Никто и не подумал выключить радиоприемник в открытой машине вице-президента, и корреспондент газеты «Нью-Йорк таймс» Том Уиккер, проходивший мимо покинутого автомобиля, с изумлением услышал, как из репродуктора механический голос возвестил:
«Президент Соединенных Штатов Америки скончался. Повторяю, только что объявили, что президент Соединенных Штатов Америки скончался».
Уиккер перепрыгнул через железную ограду и крикнул Сайди:
— Хью, только что передали, что президент умер. По-моему, это официальное сообщение.
Сайди опустил голову, он не мог говорить. Уиккер помчался в пресс-центр.
Официально еще ничего не было сказано. Слова какого-то священника были слишком невесомы. Однако нельзя было бесконечно тянуть с официальным сообщением: пробило уже 13. 15. Четверть часа назад врачи констатировали смерть президента, и хотя в отделении неотложной помощи еще никто не знал о том, что отец Хьюбер проговорился, то даже если бы они об этом узнали, вряд ли сочли это удивительным. Долго хранить такую потрясающую тайну было невозможно. Слишком много людей было в палате, где умер президент.
Мак Килдаф отвел в сторону Кена О’Доннела и спросил:
— Он скончался? О’Доннел односложно подтвердил его предположение.

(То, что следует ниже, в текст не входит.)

This design comes from an exercise in tuning for small area, a short achievable clock period and few clock cycles per item on the open sky130 flow, not from production work.
At most, simulation tests tie the RTL to the original design; equivalence was not proved.
For runs 2 to 6, only the layout was checked, not whether the RTL still works.
Power figures rest on the tool's default switching activity, not on a simulated workload.

--- design/flow/config.mk ---
export PLATFORM = sky130hd
export DESIGN_NAME = mult_stage
export DESIGN_NICKNAME = mult_stage
export VERILOG_FILES = /design/flow/design.v
export SDC_FILE = /design/flow/constraint.sdc
export NUM_CORES = 4
export LEC_CHECK = 0
export CAP_MARGIN = 20
export CORE_MARGIN = 2
export CORE_UTILIZATION = 55
export CTS_BUF_LIST = sky130_fd_sc_hd__clkbuf_4 sky130_fd_sc_hd__clkbuf_8
export SETUP_SLACK_MARGIN = 4.5
export SLEW_MARGIN = 20
--- design/flow/standard.sh ---
#!/bin/bash
# synth_recipe.tcl (not shown) runs the flow's synth.tcl, then flattens the netlist and writes it again
# the make line also repeats each setting of config.mk as NAME=value (left out here)
make -C /OpenROAD-flow-scripts/flow DESIGN_CONFIG=/design/flow/config.mk WORK_HOME=/design/flow/orfs CLKGATE_MAP_FILE= SYNTH_SCRIPT=/design/flow/synth_recipe.tcl "${@:-finish}"
--- design/flow/flow/run.sh ---
#!/bin/bash
# The standard layout, with every port buffered by a minimum-size buffer
# (sky130_fd_sc_hd__buf_1) instead of the delay cell buffer_ports picks by itself.
set -euo pipefail
bash standard.sh "BUFFER_PORTS_ARGS=-buffer_cell sky130_fd_sc_hd__buf_1" finish > standard_make.log 2>&1
--- design/flow/constraint.sdc ---
create_clock -name core_clock -period 10.0 [get_ports {i_clk}]
set_input_delay 2.0000 -clock core_clock [delete_from_list [all_inputs] [get_ports {i_clk}]]
set_output_delay 2.0000 -clock core_clock [all_outputs]
set_load 0.01 [all_outputs]
--- design/flow/design.v ---
package mult_stage_pkg;
  localparam int DWD     = 16;
  localparam int PSUMDWD = 32;
  localparam int PEROW   = 4;
  localparam int SLW     = 4;
  localparam int NSL     = DWD / SLW;
  localparam int SIW     = $clog2(NSL);
  localparam int NTW     = 3;
  typedef enum logic [2:0] {XNOR = 3'd0, P1, P2, P3, P4} ms_mode_e;
  typedef enum logic [1:0] {MS_IDLE, MS_CALC, MS_HOLD} ms_fsm_e;
  typedef struct packed {
    logic [3:0] ssctl;
    logic [3:0] ssppctl;
  } ms_out_ctl_t;
  typedef struct packed {
    logic [2:0]     mode;
    logic [NTW-1:0] inumt;
    logic [NTW-1:0] wnumt;
    logic [DWD-1:0] au_mask;
    ms_out_ctl_t    pass;
  } ms_ctl_t;
endpackage
import mult_stage_pkg::*;
module mult_fa (input logic a, b, c, output logic s, co);
  assign s  = a ^ b ^ c;
  assign co = (a & b) | (a & c) | (b & c);
endmodule
module mult_fa1 (input logic a, b, output logic s, co);
  assign s  = ~(a ^ b);
  assign co = a | b;
endmodule
module mult_ha (input logic a, b, output logic s, co);
  assign s  = a ^ b;
  assign co = a & b;
endmodule
module mult_slice_lane
(
  input  logic               is_x,      
  input  logic [3:0]         sa,        
  input  logic [3:0]         wen,       
  input  logic [DWD-1:0]     a,
  input  logic [DWD-1:0]     w,
  input  logic [DWD-1:0]     mx,        
  input  logic [DWD-1:0]     nmx,       
  output logic [PSUMDWD-1:0] cs_s,
  output logic [PSUMDWD-1:0] cs_c
);
  logic [DWD-1:0] ae;
  logic [16:0] ax;
  logic [16:0] pp [8];
  logic [7:0]  nb;
  logic [15:0] xb, zb;
  assign ae = ({DWD{sa[0]}} & {{12{a[3]}},  a[3:0]})
            | ({DWD{sa[1]}} & {{8{a[7]}},   a[7:0]})
            | ({DWD{sa[2]}} & {{4{a[11]}},  a[11:0]})
            | ({DWD{sa[3]}} & a);
  assign ax = {ae[15], ae};
  always_comb begin
    for (int j = 0; j < 8; j++) begin
      logic b2, b1, b0, en, one, two, ng, nx;
      b2  = w[2*j+1];
      b1  = w[2*j];
      b0  = (j == 0) ? 1'b0 : w[2*j-1];
      en  = wen[j/2];
      one = en & (b1 ^ b0);
      two = en & ((b2 & ~b1 & ~b0) | (~b2 & b1 & b0));
      ng  = en & b2 & ~(b1 & b0);
      nx  = (j == 2) ? (ng | is_x) : ng;
      nb[j] = (j == 2) ? (ng & ~is_x) : ng;
      for (int k = 0; k < 17; k++)
        pp[j][k] = ((one & ax[k]) | (two & ((k == 0) ? 1'b0 : ax[k-1]))) ^ nx;
    end
  end
  assign xb = ~(a ^ w) & mx;
  assign zb = xb | nmx;
  logic s1, c1;
  logic s2, c2;
  logic s3, c3;
  logic s4, c4;
  logic s5, c5;
  logic s6, c6;
  logic s7, c7;
  logic s8, c8;
  logic s9, c9;
  logic s10, c10;
  logic s11, c11;
  logic s12, c12;
  logic s13, c13;
  logic s14, c14;
  logic s15, c15;
  logic s16, c16;
  logic s17, c17;
  logic s18, c18;
  logic s19, c19;
  logic s20, c20;
  logic s21, c21;
  logic s22, c22;
  logic s23, c23;
  logic s24, c24;
  logic s25, c25;
  logic s26, c26;
  logic s27, c27;
  logic s28, c28;
  logic s29, c29;
  logic s30, c30;
  logic s31, c31;
  logic s32, c32;
  logic s33, c33;
  logic s34, c34;
  logic s35, c35;
  logic s36, c36;
  logic s37, c37;
  logic s38, c38;
  logic s39, c39;
  logic s40, c40;
  logic s41, c41;
  logic s42, c42;
  logic s43, c43;
  logic s44, c44;
  logic s45, c45;
  logic s46, c46;
  logic s47, c47;
  logic s48, c48;
  logic s49, c49;
  logic s50, c50;
  logic s51, c51;
  logic s52, c52;
  logic s53, c53;
  logic s54, c54;
  logic s55, c55;
  logic s56, c56;
  logic s57, c57;
  logic s58, c58;
  logic s59, c59;
  logic s60, c60;
  logic s61, c61;
  logic s62, c62;
  logic s63, c63;
  logic s64, c64;
  logic s65, c65;
  logic s66, c66;
  logic s67, c67;
  logic s68, c68;
  logic s69, c69;
  logic s70, c70;
  logic s71, c71;
  logic s72, c72;
  logic s73, c73;
  logic s74, c74;
  logic s75, c75;
  logic s76, c76;
  logic s77, c77;
  logic s78, c78;
  logic s79, c79;
  logic s80, c80;
  logic s81, c81;
  logic s82, c82;
  logic s83, c83;
  logic s84, c84;
  logic s85, c85;
  logic s86, c86;
  logic s87, c87;
  logic s88, c88;
  logic s89, c89;
  logic s90, c90;
  logic s91, c91;
  logic s92, c92;
  logic s93, c93;
  logic s94, c94;
  logic s95, c95;
  logic s96, c96;
  logic s97, c97;
  logic s98, c98;
  logic s99, c99;
  logic s100, c100;
  logic s101, c101;
  logic s102, c102;
  logic s103, c103;
  logic s104, c104;
  logic s105, c105;
  logic s106, c106;
  logic s107, c107;
  logic s108, c108;
  logic s109, c109;
  logic s110, c110;
  logic s111, c111;
  logic s112, c112;
  logic s113, c113;
  logic s114, c114;
  logic s115, c115;
  logic s116, c116;
  logic s117, c117;
  logic s118, c118;
  logic s119, c119;
  logic s120, c120;
  logic s121, c121;
  logic s122, c122;
  logic s123, c123;
  logic s124, c124;
  logic s125, c125;
  logic s126, c126;
  logic s127, c127;
  logic s128, c128;
  logic s129, c129;
  logic s130, c130;
  logic s131, c131;
  logic s132, c132;
  logic s133, c133;
  logic s134, c134;
  logic s135, c135;
  logic s136, c136;
  logic s137, c137;
  logic s138, c138;
  logic s139, c139;
  logic s140, c140;
  logic s141, c141;
  logic s142, c142;
  logic s143, c143;
  logic s144, c144;
  mult_fa u1 (.a(xb[0]), .b(zb[0]), .c(xb[1]), .s(s1), .co(c1));
  mult_fa u2 (.a(zb[1]), .b(xb[2]), .c(zb[2]), .s(s2), .co(c2));
  mult_fa u3 (.a(xb[3]), .b(zb[3]), .c(xb[4]), .s(s3), .co(c3));
  mult_fa u4 (.a(zb[4]), .b(xb[5]), .c(zb[5]), .s(s4), .co(c4));
  mult_fa u5 (.a(xb[6]), .b(zb[6]), .c(xb[7]), .s(s5), .co(c5));
  mult_fa u6 (.a(zb[7]), .b(xb[8]), .c(zb[8]), .s(s6), .co(c6));
  mult_fa u7 (.a(xb[9]), .b(zb[9]), .c(xb[10]), .s(s7), .co(c7));
  mult_ha u8 (.a(zb[10]), .b(xb[11]), .s(s8), .co(c8));
  mult_fa u9 (.a(zb[11]), .b(xb[12]), .c(zb[12]), .s(s9), .co(c9));
  mult_fa u10 (.a(xb[13]), .b(zb[13]), .c(xb[14]), .s(s10), .co(c10));
  mult_fa u11 (.a(zb[14]), .b(xb[15]), .c(zb[15]), .s(s11), .co(c11));
  mult_fa u12 (.a(nb[0]), .b(s8), .c(s9), .s(s12), .co(c12));
  mult_fa u13 (.a(s10), .b(s11), .c(s4), .s(s13), .co(c13));
  mult_fa u14 (.a(c8), .b(c9), .c(c10), .s(s14), .co(c14));
  mult_fa u15 (.a(c11), .b(c4), .c(c5), .s(s15), .co(c15));
  mult_ha u16 (.a(c6), .b(c7), .s(s16), .co(c16));
  mult_fa u17 (.a(s5), .b(s6), .c(s7), .s(s17), .co(c17));
  mult_ha u18 (.a(s1), .b(s2), .s(s18), .co(c18));
  mult_fa u19 (.a(c1), .b(c2), .c(c3), .s(s19), .co(c19));
  mult_fa u20 (.a(pp[0][1]), .b(s16), .c(s14), .s(s20), .co(c20));
  mult_ha u21 (.a(s15), .b(c12), .s(s21), .co(c21));
  mult_fa u22 (.a(nb[1]), .b(pp[0][2]), .c(pp[1][0]), .s(s22), .co(c22));
  mult_ha u23 (.a(c16), .b(c14), .s(s23), .co(c23));
  mult_ha u24 (.a(nb[5]), .b(pp[0][10]), .s(s24), .co(c24));
  mult_ha u25 (.a(pp[0][11]), .b(pp[1][9]), .s(s25), .co(c25));
  mult_fa u26 (.a(nb[6]), .b(pp[0][12]), .c(pp[1][10]), .s(s26), .co(c26));
  mult_ha u27 (.a(pp[2][8]), .b(pp[3][6]), .s(s27), .co(c27));
  mult_fa u28 (.a(pp[0][13]), .b(pp[1][11]), .c(pp[2][9]), .s(s28), .co(c28));
  mult_ha u29 (.a(pp[3][7]), .b(pp[4][5]), .s(s29), .co(c29));
  mult_fa u30 (.a(nb[7]), .b(pp[0][14]), .c(pp[1][12]), .s(s30), .co(c30));
  mult_fa u31 (.a(pp[2][10]), .b(pp[3][8]), .c(pp[4][6]), .s(s31), .co(c31));
  mult_ha u32 (.a(pp[5][4]), .b(pp[6][2]), .s(s32), .co(c32));
  mult_fa u33 (.a(pp[0][15]), .b(pp[1][13]), .c(pp[2][11]), .s(s33), .co(c33));
  mult_fa u34 (.a(pp[3][9]), .b(pp[4][7]), .c(pp[5][5]), .s(s34), .co(c34));
  mult_ha u35 (.a(pp[6][3]), .b(pp[7][1]), .s(s35), .co(c35));
  mult_fa1 u36 (.a(~pp[0][16]), .b(pp[1][14]), .s(s36), .co(c36));
  mult_fa u37 (.a(pp[2][12]), .b(pp[3][10]), .c(pp[4][8]), .s(s37), .co(c37));
  mult_fa u38 (.a(pp[5][6]), .b(pp[6][4]), .c(pp[7][2]), .s(s38), .co(c38));
  mult_fa1 u39 (.a(pp[1][15]), .b(pp[2][13]), .s(s39), .co(c39));
  mult_fa u40 (.a(pp[3][11]), .b(pp[4][9]), .c(pp[5][7]), .s(s40), .co(c40));
  mult_ha u41 (.a(pp[6][5]), .b(pp[7][3]), .s(s41), .co(c41));
  mult_fa u42 (.a(~pp[1][16]), .b(pp[2][14]), .c(pp[3][12]), .s(s42), .co(c42));
  mult_fa u43 (.a(pp[4][10]), .b(pp[5][8]), .c(pp[6][6]), .s(s43), .co(c43));
  mult_fa1 u44 (.a(pp[2][15]), .b(pp[3][13]), .s(s44), .co(c44));
  mult_ha u45 (.a(pp[4][11]), .b(pp[5][9]), .s(s45), .co(c45));
  mult_fa u46 (.a(~pp[2][16]), .b(pp[3][14]), .c(pp[4][12]), .s(s46), .co(c46));
  mult_fa u47 (.a(s3), .b(pp[0][0]), .c(s18), .s(s47), .co(c47));
  mult_fa u48 (.a(c18), .b(s19), .c(c17), .s(s48), .co(c48));
  mult_ha u49 (.a(c13), .b(s21), .s(s49), .co(c49));
  mult_fa u50 (.a(c19), .b(c15), .c(s22), .s(s50), .co(c50));
  mult_fa u51 (.a(c21), .b(s23), .c(c20), .s(s51), .co(c51));
  mult_fa u52 (.a(pp[0][3]), .b(pp[1][1]), .c(c22), .s(s52), .co(c52));
  mult_ha u53 (.a(nb[2]), .b(pp[0][4]), .s(s53), .co(c53));
  mult_ha u54 (.a(nb[3]), .b(pp[0][6]), .s(s54), .co(c54));
  mult_ha u55 (.a(pp[0][7]), .b(pp[1][5]), .s(s55), .co(c55));
  mult_fa u56 (.a(nb[4]), .b(pp[0][8]), .c(pp[1][6]), .s(s56), .co(c56));
  mult_ha u57 (.a(pp[2][4]), .b(pp[3][2]), .s(s57), .co(c57));
  mult_fa u58 (.a(pp[0][9]), .b(pp[1][7]), .c(pp[2][5]), .s(s58), .co(c58));
  mult_ha u59 (.a(pp[3][3]), .b(pp[4][1]), .s(s59), .co(c59));
  mult_fa u60 (.a(pp[1][8]), .b(pp[2][6]), .c(pp[3][4]), .s(s60), .co(c60));
  mult_fa u61 (.a(pp[4][2]), .b(pp[5][0]), .c(s24), .s(s61), .co(c61));
  mult_fa u62 (.a(pp[2][7]), .b(pp[3][5]), .c(pp[4][3]), .s(s62), .co(c62));
  mult_fa u63 (.a(pp[5][1]), .b(c24), .c(s25), .s(s63), .co(c63));
  mult_fa u64 (.a(pp[4][4]), .b(pp[5][2]), .c(pp[6][0]), .s(s64), .co(c64));
  mult_fa u65 (.a(c25), .b(s27), .c(s26), .s(s65), .co(c65));
  mult_fa u66 (.a(pp[5][3]), .b(pp[6][1]), .c(c27), .s(s66), .co(c66));
  mult_fa u67 (.a(s29), .b(c26), .c(s28), .s(s67), .co(c67));
  mult_fa u68 (.a(pp[7][0]), .b(c29), .c(s32), .s(s68), .co(c68));
  mult_fa u69 (.a(c28), .b(s30), .c(s31), .s(s69), .co(c69));
  mult_fa u70 (.a(c32), .b(s35), .c(c30), .s(s70), .co(c70));
  mult_fa u71 (.a(c31), .b(s33), .c(s34), .s(s71), .co(c71));
  mult_fa u72 (.a(c35), .b(c33), .c(c34), .s(s72), .co(c72));
  mult_fa u73 (.a(s36), .b(s37), .c(s38), .s(s73), .co(c73));
  mult_fa u74 (.a(s41), .b(c36), .c(c37), .s(s74), .co(c74));
  mult_fa u75 (.a(c38), .b(s39), .c(s40), .s(s75), .co(c75));
  mult_fa u76 (.a(pp[7][4]), .b(c41), .c(c39), .s(s76), .co(c76));
  mult_fa u77 (.a(c40), .b(s42), .c(s43), .s(s77), .co(c77));
  mult_fa u78 (.a(pp[6][7]), .b(pp[7][5]), .c(s45), .s(s78), .co(c78));
  mult_fa u79 (.a(c42), .b(c43), .c(s44), .s(s79), .co(c79));
  mult_fa u80 (.a(pp[5][10]), .b(pp[6][8]), .c(pp[7][6]), .s(s80), .co(c80));
  mult_fa u81 (.a(c45), .b(c44), .c(s46), .s(s81), .co(c81));
  mult_fa u82 (.a(pp[4][13]), .b(pp[5][11]), .c(pp[6][9]), .s(s82), .co(c82));
  mult_fa u83 (.a(pp[7][7]), .b(~pp[3][15]), .c(c46), .s(s83), .co(c83));
  mult_fa u84 (.a(pp[3][15]), .b(~pp[3][16]), .c(pp[4][14]), .s(s84), .co(c84));
  mult_fa u85 (.a(pp[5][12]), .b(pp[6][10]), .c(pp[7][8]), .s(s85), .co(c85));
  mult_fa1 u86 (.a(pp[4][15]), .b(pp[5][13]), .s(s86), .co(c86));
  mult_ha u87 (.a(pp[6][11]), .b(pp[7][9]), .s(s87), .co(c87));
  mult_fa u88 (.a(~pp[4][16]), .b(pp[5][14]), .c(pp[6][12]), .s(s88), .co(c88));
  mult_ha u89 (.a(s17), .b(s12), .s(s89), .co(c89));
  mult_fa u90 (.a(c47), .b(s20), .c(s48), .s(s90), .co(c90));
  mult_fa u91 (.a(c48), .b(c49), .c(s50), .s(s91), .co(c91));
  mult_fa u92 (.a(c23), .b(c50), .c(s52), .s(s92), .co(c92));
  mult_fa u93 (.a(pp[1][2]), .b(pp[2][0]), .c(s53), .s(s93), .co(c93));
  mult_fa u94 (.a(pp[0][5]), .b(pp[1][3]), .c(pp[2][1]), .s(s94), .co(c94));
  mult_fa u95 (.a(pp[1][4]), .b(pp[2][2]), .c(pp[3][0]), .s(s95), .co(c95));
  mult_fa u96 (.a(pp[2][3]), .b(pp[3][1]), .c(c54), .s(s96), .co(c96));
  mult_fa u97 (.a(pp[4][0]), .b(c55), .c(s57), .s(s97), .co(c97));
  mult_fa u98 (.a(c57), .b(s59), .c(c56), .s(s98), .co(c98));
  mult_fa u99 (.a(c59), .b(c58), .c(s60), .s(s99), .co(c99));
  mult_fa u100 (.a(c60), .b(s62), .c(c61), .s(s100), .co(c100));
  mult_fa u101 (.a(c62), .b(s64), .c(c63), .s(s101), .co(c101));
  mult_fa u102 (.a(c64), .b(s66), .c(c65), .s(s102), .co(c102));
  mult_fa u103 (.a(c66), .b(s68), .c(c67), .s(s103), .co(c103));
  mult_fa u104 (.a(c68), .b(c69), .c(s70), .s(s104), .co(c104));
  mult_fa u105 (.a(c70), .b(c71), .c(s72), .s(s105), .co(c105));
  mult_fa u106 (.a(c72), .b(c73), .c(s74), .s(s106), .co(c106));
  mult_fa u107 (.a(c74), .b(c75), .c(s76), .s(s107), .co(c107));
  mult_fa u108 (.a(c76), .b(s78), .c(c77), .s(s108), .co(c108));
  mult_fa u109 (.a(s80), .b(c78), .c(c79), .s(s109), .co(c109));
  mult_fa u110 (.a(c80), .b(s82), .c(c81), .s(s110), .co(c110));
  mult_fa u111 (.a(c82), .b(s84), .c(s85), .s(s111), .co(c111));
  mult_fa u112 (.a(s87), .b(c84), .c(c85), .s(s112), .co(c112));
  mult_fa u113 (.a(pp[7][10]), .b(c87), .c(c86), .s(s113), .co(c113));
  mult_fa u114 (.a(pp[6][13]), .b(pp[7][11]), .c(~pp[5][15]), .s(s114), .co(c114));
  mult_fa u115 (.a(pp[5][15]), .b(~pp[5][16]), .c(pp[6][14]), .s(s115), .co(c115));
  mult_ha u116 (.a(s13), .b(s89), .s(s116), .co(c116));
  mult_fa u117 (.a(c89), .b(s49), .c(s90), .s(s117), .co(c117));
  mult_fa u118 (.a(c90), .b(s51), .c(s91), .s(s118), .co(c118));
  mult_fa u119 (.a(c51), .b(c91), .c(s92), .s(s119), .co(c119));
  mult_fa u120 (.a(s93), .b(c52), .c(c92), .s(s120), .co(c120));
  mult_fa u121 (.a(c53), .b(s94), .c(c93), .s(s121), .co(c121));
  mult_fa u122 (.a(s54), .b(c94), .c(s95), .s(s122), .co(c122));
  mult_fa u123 (.a(s55), .b(c95), .c(s96), .s(s123), .co(c123));
  mult_fa u124 (.a(s56), .b(c96), .c(s97), .s(s124), .co(c124));
  mult_fa u125 (.a(s58), .b(c97), .c(s98), .s(s125), .co(c125));
  mult_fa u126 (.a(c98), .b(s61), .c(s99), .s(s126), .co(c126));
  mult_fa u127 (.a(s63), .b(c99), .c(s100), .s(s127), .co(c127));
  mult_fa u128 (.a(s65), .b(c100), .c(s101), .s(s128), .co(c128));
  mult_fa u129 (.a(s67), .b(c101), .c(s102), .s(s129), .co(c129));
  mult_fa u130 (.a(s69), .b(c102), .c(s103), .s(s130), .co(c130));
  mult_fa u131 (.a(s71), .b(c103), .c(s104), .s(s131), .co(c131));
  mult_fa u132 (.a(s73), .b(c104), .c(s105), .s(s132), .co(c132));
  mult_fa u133 (.a(s75), .b(c105), .c(s106), .s(s133), .co(c133));
  mult_fa u134 (.a(s77), .b(c106), .c(s107), .s(s134), .co(c134));
  mult_fa u135 (.a(s79), .b(c107), .c(s108), .s(s135), .co(c135));
  mult_fa u136 (.a(s81), .b(c108), .c(s109), .s(s136), .co(c136));
  mult_fa u137 (.a(s83), .b(c109), .c(s110), .s(s137), .co(c137));
  mult_fa u138 (.a(c83), .b(s111), .c(c110), .s(s138), .co(c138));
  mult_fa u139 (.a(s86), .b(c111), .c(s112), .s(s139), .co(c139));
  mult_fa u140 (.a(s88), .b(c112), .c(s113), .s(s140), .co(c140));
  mult_fa u141 (.a(c88), .b(s114), .c(c113), .s(s141), .co(c141));
  mult_fa u142 (.a(pp[7][12]), .b(c114), .c(s115), .s(s142), .co(c142));
  mult_fa u143 (.a(pp[7][13]), .b(~pp[6][15]), .c(c115), .s(s143), .co(c143));
  mult_fa u144 (.a(pp[6][15]), .b(~pp[6][16]), .c(pp[7][14]), .s(s144), .co(c144));
  assign cs_s = {1'b1, pp[7][15], ~pp[7][15], s144, c142, s142, c140, c139, s139, c137, c136, c135, c134, c133, c132, c131, c130, c129, c128, c127, c126, c125, c124, c123, c122, s122, s121, c119, c118, c117, c116, s47};
  assign cs_c = {1'b0, ~pp[7][16], c144, c143, s143, c141, s141, s140, c138, s138, s137, s136, s135, s134, s133, s132, s131, s130, s129, s128, s127, s126, s125, s124, s123, c121, c120, s120, s119, s118, s117, s116};
endmodule
import mult_stage_pkg::*;
module mult_stage
(
  input  logic                            i_clk,
  input  logic                            i_rst,
  input  logic                            FS_rdy,
  output logic                            FS_ack,
  input  logic [32:0]                     i_ctl,
  input  logic [PEROW*DWD-1:0]            i_input,
  input  logic [PEROW*DWD-1:0]            i_weight,
  input  logic [PEROW*PSUMDWD-1:0]        i_psum,
  output logic                            MS_rdy,
  input  logic                            MS_ack,
  output logic [PEROW*PSUMDWD-1:0]        o_prod,
  output logic [PEROW*PSUMDWD-1:0]        o_psum,
  output logic [7:0]                      o_ctl
);
  mult_stage_pkg::ms_ctl_t ctl;
  assign ctl = i_ctl;
  function automatic [3:0] numt_oh(input [NTW-1:0] n);
    case (n)
      3'd0, 3'd1: numt_oh = 4'b0001;
      3'd2:       numt_oh = 4'b0010;
      3'd3:       numt_oh = 4'b0100;
      default:    numt_oh = 4'b1000;
    endcase
  endfunction
  logic full, is_mul, is_x;
  logic [3:0] sa, wen;
  logic [DWD-1:0] mx, nmx;
  logic [PEROW*PSUMDWD-1:0] cs_s, cs_c, s_q, c_q;
  assign MS_rdy = full;
  assign FS_ack = FS_rdy && (!full || MS_ack);
  assign is_x   = ctl.mode == XNOR;
  assign is_mul = (ctl.mode != XNOR) && (ctl.mode <= P4);
  assign sa     = {4{is_mul}} & numt_oh(ctl.inumt);
  assign wen    = {ctl.wnumt >= 3'd4, ctl.wnumt >= 3'd3, ctl.wnumt >= 3'd2, 1'b1};
  assign mx     = {DWD{is_x}} & ctl.au_mask;
  assign nmx    = {DWD{is_x}} & ~ctl.au_mask;
  always_ff @(posedge i_clk) begin
    if (i_rst)       full <= 1'b0;
    else if (FS_ack) full <= 1'b1;
    else if (MS_ack) full <= 1'b0;
  end
  always_ff @(posedge i_clk) begin
    if (FS_ack) begin
      s_q    <= cs_s;
      c_q    <= cs_c;
      o_psum <= i_psum;
      o_ctl  <= ctl.pass;
    end
  end
  for (genvar r = 0; r < PEROW; r++) begin : g_lane
    mult_slice_lane u_lane (
      .is_x   (is_x),
      .sa     (sa),
      .wen    (wen),
      .a      (i_input[DWD*r +: DWD]),
      .w      (i_weight[DWD*r +: DWD]),
      .mx     (mx),
      .nmx    (nmx),
      .cs_s   (cs_s[PSUMDWD*r +: PSUMDWD]),
      .cs_c   (cs_c[PSUMDWD*r +: PSUMDWD])
    );
    assign o_prod[PSUMDWD*r +: PSUMDWD] = s_q[PSUMDWD*r +: PSUMDWD] + c_q[PSUMDWD*r +: PSUMDWD];
  end
endmodule
==> results of run 1 <==
==> state kept, by name, indices dropped and copies added, names as in the netlist <==
| register | flops |
|---|---|
| o_psum | 128 |
| s_q | 124 |
| c_q | 124 |
| full | 1 |
| o_ctl | 8 |
==> final cells by class <==
type	instances	area, sq um
Clock buffer	87	1100
Timing Repair Buffer	818	4510
Clock inverter	38	297
Multi-Input combinational cell	3220	30500
Sequential cell	385	11600
Tap cell	1050	1310
Antenna cell	35	87.6
Inverter	554	2090
Fill cell	6658	27100
==> path summary, 6_finish.rpt <==
| path | startpoint | endpoint | slack, ns | depth (start not counted) |
|---|---|---|---|---|
| worst max-delay path | c_q[32]$_DFFE_PP_ | o_prod[62] | 4.29 | 12 |
| worst min-delay path | full$_SDFFE_PP0P_ | full$_SDFFE_PP0P_ | 0.57 | 2 |
| worst max register to register | full$_SDFFE_PP0P_ | c_q[0]$_DFFE_PP_ | 6.89 | 4 |
| worst min register to register | full$_SDFFE_PP0P_ | full$_SDFFE_PP0P_ | 0.57 | 2 |
==> synth_stat cells (all sizes together), types with 22 or more instances <==
cell type,n,area [sq um]
inv,551,2070
a21oi,183,916
a21o,96,723
xor2,215,1880
ha,259,3240
buf,57,253
nor2b,62,395
a211oi,22,175
o22ai,379,2370
o21ai,192,965
edfxtp,384,11500
clkbuf,212,797
a22oi,23,173
nand2,268,1010
nor2,148,556
o21a,42,315
o211ai,45,343
nand3,47,235
and2,32,200
xnor2,437,3830
fa,450,9010
==> per-stage QoR <==
| step | hold WS (ns) | cells |
|---|---|---|
| after floorplan | 0.568 | 4427 |
| after global placement | 0.554 | 5858 |
| after detailed placement | 0.557 | 5860 |
| after CTS | 0.565 | 6068 |
| after global routing | 0.605 | 6176 |
| final | 0.573 | 6187 |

— Это, конечно, самое неподходящее время обращаться к тебе с таким делом, — продолжал Килдаф, — но мир должен узнать о том, что президент Кеннеди скончался.
— А разве это еще не известно? — спросил Кен.
— Нет, я еще не сделал официального сообщения.
— Значит, тебе придется сделать это сейчас. Но согласуй это с Линдоном Джонсоном.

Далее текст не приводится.